Musik als Privateigentum
Sein Brötchengeber, König August III. von Sachsen, schätzte seinen böhmischen Hauskomponisten leider weniger und wurde damit zum Teil des Problems, dass Zelenkas Musik über 200 Jahre so gut wie vergessen war – am Dresdner Hof betrachtete man seine Werke als Privateigentum und ließ nicht zu, dass sie gedruckt wurden. So lag Zelenkas Musik fast komplett bis Mitte des 20. Jahrhunderts im tiefen Archivschlaf.

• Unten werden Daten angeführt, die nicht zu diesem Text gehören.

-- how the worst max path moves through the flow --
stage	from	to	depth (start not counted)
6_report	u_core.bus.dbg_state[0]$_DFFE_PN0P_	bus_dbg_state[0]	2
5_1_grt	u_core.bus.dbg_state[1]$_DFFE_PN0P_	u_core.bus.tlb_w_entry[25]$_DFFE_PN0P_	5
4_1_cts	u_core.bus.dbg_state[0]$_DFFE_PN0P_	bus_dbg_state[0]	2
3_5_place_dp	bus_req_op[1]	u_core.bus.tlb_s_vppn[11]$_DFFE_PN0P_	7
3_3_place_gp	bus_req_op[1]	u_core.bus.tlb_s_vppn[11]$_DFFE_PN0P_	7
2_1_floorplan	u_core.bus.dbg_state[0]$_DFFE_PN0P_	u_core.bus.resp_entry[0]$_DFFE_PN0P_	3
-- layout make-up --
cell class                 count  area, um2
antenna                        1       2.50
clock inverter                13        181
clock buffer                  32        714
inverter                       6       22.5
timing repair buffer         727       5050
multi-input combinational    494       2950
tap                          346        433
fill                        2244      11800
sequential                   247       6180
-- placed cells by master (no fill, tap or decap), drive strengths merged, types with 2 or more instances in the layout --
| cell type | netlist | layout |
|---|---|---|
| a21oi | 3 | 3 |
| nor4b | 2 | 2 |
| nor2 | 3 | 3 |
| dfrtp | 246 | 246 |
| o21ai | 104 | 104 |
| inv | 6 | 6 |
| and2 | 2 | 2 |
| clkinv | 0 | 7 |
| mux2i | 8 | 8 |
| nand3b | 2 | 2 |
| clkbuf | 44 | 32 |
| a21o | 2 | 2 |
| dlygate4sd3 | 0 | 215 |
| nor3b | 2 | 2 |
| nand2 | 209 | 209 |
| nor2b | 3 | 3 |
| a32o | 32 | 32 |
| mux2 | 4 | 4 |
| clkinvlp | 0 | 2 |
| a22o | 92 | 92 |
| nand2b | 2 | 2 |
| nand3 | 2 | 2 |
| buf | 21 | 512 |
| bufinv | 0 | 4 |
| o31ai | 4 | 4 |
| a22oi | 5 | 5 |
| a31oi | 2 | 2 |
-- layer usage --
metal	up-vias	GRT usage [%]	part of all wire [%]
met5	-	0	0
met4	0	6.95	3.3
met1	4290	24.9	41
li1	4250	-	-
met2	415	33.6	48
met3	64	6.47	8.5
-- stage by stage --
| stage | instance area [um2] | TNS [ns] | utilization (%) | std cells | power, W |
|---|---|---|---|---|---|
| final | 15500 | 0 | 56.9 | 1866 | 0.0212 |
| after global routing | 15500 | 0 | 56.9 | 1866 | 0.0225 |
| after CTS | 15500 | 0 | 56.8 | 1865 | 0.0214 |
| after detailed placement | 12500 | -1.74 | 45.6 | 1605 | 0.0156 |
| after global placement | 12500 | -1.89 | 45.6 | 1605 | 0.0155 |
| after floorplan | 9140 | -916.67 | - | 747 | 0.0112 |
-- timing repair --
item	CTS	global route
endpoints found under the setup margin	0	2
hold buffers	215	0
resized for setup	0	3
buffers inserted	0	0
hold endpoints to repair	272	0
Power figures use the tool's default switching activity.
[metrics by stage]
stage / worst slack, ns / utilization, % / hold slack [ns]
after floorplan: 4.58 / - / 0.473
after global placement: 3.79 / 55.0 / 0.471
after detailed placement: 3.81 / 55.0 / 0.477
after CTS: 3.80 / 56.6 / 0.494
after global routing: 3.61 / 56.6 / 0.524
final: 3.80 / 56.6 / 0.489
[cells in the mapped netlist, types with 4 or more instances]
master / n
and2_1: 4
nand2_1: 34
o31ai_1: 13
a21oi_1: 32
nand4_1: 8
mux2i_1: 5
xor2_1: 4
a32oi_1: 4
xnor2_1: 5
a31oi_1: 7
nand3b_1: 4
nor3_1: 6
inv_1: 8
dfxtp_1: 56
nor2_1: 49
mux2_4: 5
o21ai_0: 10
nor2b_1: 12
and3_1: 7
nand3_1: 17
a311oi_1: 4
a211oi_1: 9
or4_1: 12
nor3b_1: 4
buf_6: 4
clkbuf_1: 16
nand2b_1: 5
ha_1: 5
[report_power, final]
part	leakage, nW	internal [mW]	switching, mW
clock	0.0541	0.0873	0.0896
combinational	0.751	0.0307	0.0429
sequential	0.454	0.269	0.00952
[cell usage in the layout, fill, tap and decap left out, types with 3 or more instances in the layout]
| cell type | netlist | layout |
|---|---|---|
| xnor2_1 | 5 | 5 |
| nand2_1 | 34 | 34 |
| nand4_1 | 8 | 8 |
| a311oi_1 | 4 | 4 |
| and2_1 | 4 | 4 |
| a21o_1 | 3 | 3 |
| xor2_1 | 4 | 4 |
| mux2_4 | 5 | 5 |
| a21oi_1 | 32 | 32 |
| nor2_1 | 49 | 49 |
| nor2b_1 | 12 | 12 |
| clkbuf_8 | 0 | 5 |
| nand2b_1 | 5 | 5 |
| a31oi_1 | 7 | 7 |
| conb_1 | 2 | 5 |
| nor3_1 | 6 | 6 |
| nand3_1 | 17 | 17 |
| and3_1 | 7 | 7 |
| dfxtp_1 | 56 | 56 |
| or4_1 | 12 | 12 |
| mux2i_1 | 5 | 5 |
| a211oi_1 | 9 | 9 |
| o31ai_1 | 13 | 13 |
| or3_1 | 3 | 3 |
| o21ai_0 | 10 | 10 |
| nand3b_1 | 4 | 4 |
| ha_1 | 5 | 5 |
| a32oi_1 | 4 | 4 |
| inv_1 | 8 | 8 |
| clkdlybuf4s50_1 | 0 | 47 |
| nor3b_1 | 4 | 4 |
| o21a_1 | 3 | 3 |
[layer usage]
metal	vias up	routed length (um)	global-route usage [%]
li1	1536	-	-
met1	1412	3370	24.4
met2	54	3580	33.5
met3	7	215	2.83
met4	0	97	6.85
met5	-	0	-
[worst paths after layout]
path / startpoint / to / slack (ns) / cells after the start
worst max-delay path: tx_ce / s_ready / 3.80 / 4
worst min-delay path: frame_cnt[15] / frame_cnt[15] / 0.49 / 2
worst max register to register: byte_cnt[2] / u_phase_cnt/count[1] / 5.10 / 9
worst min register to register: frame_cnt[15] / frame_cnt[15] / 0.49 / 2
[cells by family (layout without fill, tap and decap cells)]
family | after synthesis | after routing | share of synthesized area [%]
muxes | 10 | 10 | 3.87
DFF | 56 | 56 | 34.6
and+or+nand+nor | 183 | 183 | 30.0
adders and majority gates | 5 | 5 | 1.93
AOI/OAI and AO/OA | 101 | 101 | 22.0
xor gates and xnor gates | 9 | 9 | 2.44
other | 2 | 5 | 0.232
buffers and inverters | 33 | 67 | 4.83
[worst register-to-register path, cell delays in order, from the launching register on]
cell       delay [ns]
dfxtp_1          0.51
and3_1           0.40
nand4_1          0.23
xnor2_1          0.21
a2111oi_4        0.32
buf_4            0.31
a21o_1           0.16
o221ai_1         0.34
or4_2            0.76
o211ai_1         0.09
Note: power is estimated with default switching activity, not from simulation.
[config.mk]
export PLATFORM = sky130hd
export DESIGN_NAME = hazard_ctrl
export DESIGN_NICKNAME = d
export VERILOG_FILES = /design/src/rtl/mips_hazard_pkg.sv /design/src/rtl/md_seq.sv /design/src/rtl/hazard_ctrl.sv
export SDC_FILE = /design/constraint.sdc
export NUM_CORES = 1
export LEC_CHECK = 0
export ABC_CLOCK_PERIOD_IN_PS = 4300
export BUFFER_PORTS_ARGS = -buffer_cell sky130_fd_sc_hd__buf_4
export CORE_ASPECT_RATIO = 0.75
export CORE_UTILIZATION = 55
export DETAILED_ROUTE_END_ITERATION = 7
export MAX_ROUTING_LAYER = met4
export PLACE_DENSITY = 0.92
export SLEW_MARGIN = 20
export SYNTH_ARGS = -nofsm -noshare
export SYNTH_HDL_FRONTEND = slang
export SYNTH_HIERARCHICAL = 1
export SYNTH_SLANG_ARGS = --single-unit
[constraint.sdc]
create_clock -name clk -period 4.3 [get_ports clk]
set_clock_uncertainty 0.15 [all_clocks]
set_input_delay 0.86 -clock clk [delete_from_list [all_inputs] [get_ports clk]]
set_output_delay 0.86 -clock clk [all_outputs]
set_load 0.005 [all_outputs]
[src/rtl/mips_hazard_pkg.sv]
// Shared definitions for the MIPS hazard controller: FSM encoding,
// multi-cycle unit latency defaults and the busy-counter width helper.
package mips_hazard_pkg;

  // Mult/div sequencer states
  localparam logic ST_RUN     = 1'b0;
  localparam logic ST_MD_BUSY = 1'b1;

  // Default latencies of the multi-cycle unit, in cycles after issue
  localparam int unsigned MULT_CYCLES_DEF = 4;
  localparam int unsigned DIV_CYCLES_DEF  = 32;

  // Busy counter must hold DIV_CYCLES-1, with one bit of headroom
  function automatic int unsigned cnt_width(input int unsigned div_cycles);
    return $clog2(div_cycles) + 1;
  endfunction

  localparam int unsigned CNT_W_DEF = cnt_width(DIV_CYCLES_DEF);

endpackage
## config.mk

```make
export PLATFORM = sky130hd
export DESIGN_NAME = mem_lsu_ctrl_flat
export DESIGN_NICKNAME = d
export VERILOG_FILES = /design/src/rtl/mem_lsu_ctrl_pkg.sv /design/src/rtl/mem_lsu_ctrl_if.sv /design/src/rtl/mem_lsu_ctrl_align.sv /design/src/rtl/mem_lsu_ctrl.sv /design/src/flat_wrapper.sv
export SDC_FILE = /design/constraint.sdc
export NUM_CORES = 1
export LEC_CHECK = 0
export CAP_MARGIN = 15
export CELL_PAD_IN_SITES_DETAIL_PLACEMENT = 1
export CELL_PAD_IN_SITES_GLOBAL_PLACEMENT = 1
export CORE_UTILIZATION = 32
export CTS_CLUSTER_DIAMETER = 200
export DETAILED_ROUTE_END_ITERATION = 12
export MAX_ROUTING_LAYER = met4
export PLACE_DENSITY = 0.79
export SETUP_SLACK_MARGIN = 0.15
export SLEW_MARGIN = 20
export SYNTH_ARGS = -nofsm -noshare
export SYNTH_HDL_FRONTEND = slang
export SYNTH_SLANG_ARGS = --single-unit
```

## constraint.sdc

```tcl
create_clock -name clk -period 3.1 [get_ports clk]
set_input_delay 0.62 -clock clk [delete_from_list [all_inputs] [get_ports clk]]
set_output_delay 0.62 -clock clk [all_outputs]
set_load 0.05 [all_outputs]
```

## src/rtl/mem_lsu_ctrl_pkg.sv

```systemverilog
// Shared types and constants for the MEM-stage load/store unit.
package mem_lsu_ctrl_pkg;

    localparam logic [2:0] F3_B  = 3'b000;
    localparam logic [2:0] F3_H  = 3'b001;
    localparam logic [2:0] F3_W  = 3'b010;
    localparam logic [2:0] F3_BU = 3'b100;
    localparam logic [2:0] F3_HU = 3'b101;

    localparam int WAIT_W = 4;

    typedef enum logic [1:0] {
        LSU_ST_IDLE,
        LSU_ST_REQ,
        LSU_ST_RESP,
        LSU_ST_DONE
    } lsu_state_e;

endpackage

```

## src/rtl/mem_lsu_ctrl_if.sv

```systemverilog
// Data-memory port: req/gnt request phase, rvalid/rdata response phase.
interface mem_lsu_ctrl_if #(
    parameter int ADDR_WIDTH = 32
);
    logic                  req;
    logic                  we;
    logic [ADDR_WIDTH-1:0] addr;
    logic [3:0]            be;
    logic [31:0]           wdata;
    logic                  gnt;
    logic                  rvalid;
    logic [31:0]           rdata;

    modport master (
        output req, we, addr, be, wdata,
        input  gnt, rvalid, rdata
    );

    modport slave (
        input  req, we, addr, be, wdata,
        output gnt, rvalid, rdata
    );
endinterface

```

## src/rtl/mem_lsu_ctrl_align.sv

```systemverilog
// Store lane formatting, load extraction/extension, misalign and
// illegal-size detection. Purely combinational.
module mem_lsu_ctrl_align
    import mem_lsu_ctrl_pkg::*;
(
    input  logic [2:0]  funct3_i,
    input  logic [1:0]  off_i,
    input  logic        we_i,
    input  logic [31:0] wdata_i,
    input  logic [2:0]  ld_funct3_i,
    input  logic [1:0]  ld_off_i,
    input  logic [31:0] rdata_i,
    output logic [3:0]  be_o,
    output logic [31:0] wdata_o,
    output logic        bad_o,
    output logic [31:0] ldata_o
);
    logic [31:0] sh;

    always_comb begin
        be_o    = 4'b0000;
        wdata_o = 32'h0;
        // Unsigned variants exist only for sub-word loads.
        bad_o   = funct3_i[2] & (we_i | funct3_i[1]);
        unique case (funct3_i[1:0])
            2'b00: begin
                be_o    = 4'b0001 << off_i;
                wdata_o = {4{wdata_i[7:0]}};
            end
            2'b01: begin
                be_o    = 4'b0011 << off_i;
                wdata_o = {2{wdata_i[15:0]}};
                bad_o   = bad_o | off_i[0];
            end
            2'b10: begin
                be_o    = 4'b1111;
                wdata_o = wdata_i;
                bad_o   = bad_o | (off_i != 2'b00);
            end
            default: bad_o = 1'b1;
        endcase
    end

    always_comb begin
        sh = rdata_i >> {ld_off_i, 3'b000};
        unique case (ld_funct3_i)
            F3_B:    ldata_o = {{24{sh[7]}}, sh[7:0]};
            F3_H:    ldata_o = {{16{sh[15]}}, sh[15:0]};
            F3_BU:   ldata_o = {24'h0, sh[7:0]};
            F3_HU:   ldata_o = {16'h0, sh[15:0]};
            default: ldata_o = sh;
        endcase
    end
endmodule

```

## src/rtl/mem_lsu_ctrl.sv

```systemverilog
// MEM-stage load/store unit: drives the data-memory port and holds the
// pipeline with stall_o until each access completes.
module mem_lsu_ctrl
    import mem_lsu_ctrl_pkg::*;
#(
    parameter int ADDR_WIDTH = 32,
    parameter int MAX_WAIT   = 15
) (
    input  logic                  clk,
    input  logic                  rst_n,
    input  logic                  mem_read_i,
    input  logic                  mem_write_i,
    input  logic [2:0]            funct3_i,
    input  logic [ADDR_WIDTH-1:0] addr_i,
    input  logic [31:0]           wdata_i,
    input  logic                  flush_i,
    mem_lsu_ctrl_if.master        dmem,
    output logic                  stall_o,
    output logic [31:0]           load_data_o,
    output logic                  load_valid_o,
    output logic                  misalign_o,
    output logic                  timeout_o
);
    lsu_state_e            state_q;
    logic                  req_q, we_q, discard_q;
    logic                  ldv_q, mis_q, tmo_q;
    logic [2:0]            f3_q;
    logic [1:0]            off_q;
    logic [ADDR_WIDTH-1:0] addr_q;
    logic [3:0]            be_q;
    logic [31:0]           wd_q, ld_q;
    logic [WAIT_W-1:0]     wait_q;

    logic        access, bad, accept, busy, mem_op, wait_end;
    logic [3:0]  be_d;
    logic [31:0] wd_d, ld_d;

    mem_lsu_ctrl_align u_align (
        .funct3_i    (funct3_i),
        .off_i       (addr_i[1:0]),
        .we_i        (mem_write_i),
        .wdata_i     (wdata_i),
        .ld_funct3_i (f3_q),
        .ld_off_i    (off_q),
        .rdata_i     (dmem.rdata),
        .be_o        (be_d),
        .wdata_o     (wd_d),
        .bad_o       (bad),
        .ldata_o     (ld_d)
    );

    assign mem_op   = mem_read_i | mem_write_i;
    assign access   = (state_q == LSU_ST_IDLE) & mem_op & ~flush_i;
    assign accept   = access & ~bad;
    assign busy     = (state_q == LSU_ST_REQ) | (state_q == LSU_ST_RESP);
    assign wait_end = (wait_q == WAIT_W'(MAX_WAIT - 1));

    // A discarded read still owes an rvalid; hold any new access until it drains.
    assign stall_o = (busy & ~discard_q & ~flush_i) | accept
                   | (discard_q & mem_op);

    assign dmem.req     = req_q;
    assign dmem.we      = we_q;
    assign dmem.addr    = addr_q;
    assign dmem.be      = be_q;
    assign dmem.wdata   = wd_q;
    assign load_data_o  = ld_q;
    assign load_valid_o = ldv_q;
    assign misalign_o   = mis_q;
    assign timeout_o    = tmo_q;

    always_ff @(posedge clk or negedge rst_n) begin
        if (!rst_n) begin
            state_q   <= LSU_ST_IDLE;
            req_q     <= 1'b0;
            we_q      <= 1'b0;
            discard_q <= 1'b0;
            ldv_q     <= 1'b0;
            mis_q     <= 1'b0;
            tmo_q     <= 1'b0;
            f3_q      <= 3'b000;
            off_q     <= 2'b00;
            addr_q    <= '0;
            be_q      <= 4'b0000;
            wd_q      <= 32'h0;
            ld_q      <= 32'h0;
            wait_q    <= '0;
        end else begin
            ldv_q <= 1'b0;
            mis_q <= 1'b0;
            tmo_q <= 1'b0;
            unique case (state_q)
                LSU_ST_IDLE: begin
                    if (access && bad) begin
                        mis_q <= 1'b1;
                    end else if (access) begin
                        state_q   <= LSU_ST_REQ;
                        req_q     <= 1'b1;
                        we_q      <= mem_write_i;
                        f3_q      <= funct3_i;
                        off_q     <= addr_i[1:0];
                        addr_q    <= {addr_i[ADDR_WIDTH-1:2], 2'b00};
                        be_q      <= be_d;
                        wd_q      <= wd_d;
                        wait_q    <= '0;
                        discard_q <= 1'b0;
                    end
                end
                LSU_ST_REQ: begin
                    if (dmem.gnt) begin
                        req_q  <= 1'b0;
                        wait_q <= '0;
                        if (we_q) begin
                            state_q <= flush_i ? LSU_ST_IDLE : LSU_ST_DONE;
                        end else begin
                            state_q   <= LSU_ST_RESP;
                            discard_q <= flush_i;
                        end
                    end else if (flush_i) begin
                        req_q   <= 1'b0;
                        state_q <= LSU_ST_IDLE;
                    end else if (wait_end) begin
                        req_q   <= 1'b0;
                        tmo_q   <= 1'b1;
                        wait_q  <= '0;
                        state_q <= LSU_ST_DONE;
                    end else begin
                        wait_q <= wait_q + 1'b1;
                    end
                end
                LSU_ST_RESP: begin
                    if (dmem.rvalid) begin
                        wait_q    <= '0;
                        discard_q <= 1'b0;
                        if (discard_q || flush_i) begin
                            state_q <= LSU_ST_IDLE;
                        end else begin
                            ld_q    <= ld_d;
                            ldv_q   <= 1'b1;
                            state_q <= LSU_ST_DONE;
                        end
                    end else if (wait_end) begin
                        tmo_q     <= 1'b1;
                        wait_q    <= '0;
                        discard_q <= 1'b0;
                        state_q   <= LSU_ST_DONE;
                    end else begin
                        wait_q <= wait_q + 1'b1;
                        if (flush_i) discard_q <= 1'b1;
                    end
                end
                default: state_q <= LSU_ST_IDLE;
            endcase
        end
    end
endmodule

```

## src/flat_wrapper.sv

```systemverilog
// flat-port wrapper written by rule: the top's interface ports become plain ports
module mem_lsu_ctrl_flat import mem_lsu_ctrl_pkg::*;
#(
    parameter int ADDR_WIDTH = 32,
    parameter int MAX_WAIT   = 15
)
  (clk, rst_n, mem_read_i, mem_write_i, funct3_i, addr_i, wdata_i, flush_i, stall_o, load_data_o, load_valid_o, misalign_o, timeout_o, dmem_req, dmem_we, dmem_addr, dmem_be, dmem_wdata, dmem_gnt, dmem_rvalid, dmem_rdata);
  mem_lsu_ctrl_if #(.ADDR_WIDTH(ADDR_WIDTH)) dmem_i ();
  input  logic clk;
  input  logic rst_n;
  input  logic mem_read_i;
  input  logic mem_write_i;
  input  logic [2:0] funct3_i;
  input  logic [ADDR_WIDTH-1:0] addr_i;
  input  logic [31:0] wdata_i;
  input  logic flush_i;
  output logic stall_o;
  output logic [31:0] load_data_o;
  output logic load_valid_o;
  output logic misalign_o;
  output logic timeout_o;
  output wire logic [$bits(dmem_i.req)-1:0] dmem_req;
  output wire logic [$bits(dmem_i.we)-1:0] dmem_we;
  output wire logic [$bits(dmem_i.addr)-1:0] dmem_addr;
  output wire logic [$bits(dmem_i.be)-1:0] dmem_be;
  output wire logic [$bits(dmem_i.wdata)-1:0] dmem_wdata;
  input wire logic [$bits(dmem_i.gnt)-1:0] dmem_gnt;
  input wire logic [$bits(dmem_i.rvalid)-1:0] dmem_rvalid;
  input wire logic [$bits(dmem_i.rdata)-1:0] dmem_rdata;
  assign dmem_req = dmem_i.req;
  assign dmem_we = dmem_i.we;
  assign dmem_addr = dmem_i.addr;
  assign dmem_be = dmem_i.be;
  assign dmem_wdata = dmem_i.wdata;
  assign dmem_i.gnt = dmem_gnt;
  assign dmem_i.rvalid = dmem_rvalid;
  assign dmem_i.rdata = dmem_rdata;
  mem_lsu_ctrl #(.ADDR_WIDTH(ADDR_WIDTH), .MAX_WAIT(MAX_WAIT)) u_core (.clk(clk), .rst_n(rst_n), .mem_read_i(mem_read_i), .mem_write_i(mem_write_i), .funct3_i(funct3_i), .addr_i(addr_i), .wdata_i(wdata_i), .flush_i(flush_i), .dmem(dmem_i), .stall_o(stall_o), .load_data_o(load_data_o), .load_valid_o(load_valid_o), .misalign_o(misalign_o), .timeout_o(timeout_o));
endmodule
```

Heinz Holliger, Komponist, Oboensolist und Dirigent, begründete nachdrücklich den späten Ruhm von Zelenkas Triosonaten – er nahm sie gleich zweimal auf, 1972 und 1998. Insbesondere für Bläser ist Zelenkas Kammermusik bis heute ein Fest, sie sind bis an die Grenzen gefordert – und manchmal auch darüber hinaus. Neuere Aufnahmen mit alten Instrumenten bauen auf Holligers Pioniergeist auf und entwickeln die Zelenka-Interpretation weiter.
Nicht länger unerhört
Triosonaten sind im 18. Jahrhundert eine Art "Komponisten-Diplom". Wer einen Band Triosonaten vorlegen kann, beweist, dass er die Technik des Tonsatzes beherrscht. Zelenka, ein echter Spätzünder, ging noch mit fast 40 Jahren zu Studienzwecken nach Wien, um seine Tonsatzkenntnisse zu vervollkommnen. Dann wollte er auch zeigen, was er konnte: Viele seiner Trios sind eigentlich Quartette, weil er noch eine dritte konzertierende Stimme einwebt, und seine langen virtuosen Passagen appellieren durchaus an den Sportsgeist der Musiker. Vor allem aber begeistert seine Musik durch Klangsinnlichkeit und lebendige Beweglichkeit.
Die Sendung möchte in die Kammermusik eines nicht mehr Un-Erhörten, aber doch zu wenig gehörten Komponisten einführen, zugleich unternimmt sie Ausflüge in den Bereich der Orchester- und Kirchenmusik und stellt Bezüge zwischen diesen Welten her. Die ausgewählten Aufnahmen öffnen ein weites Klangspektrum, sie repräsentieren die Diskographie über einen Zeitraum von 70 Jahren.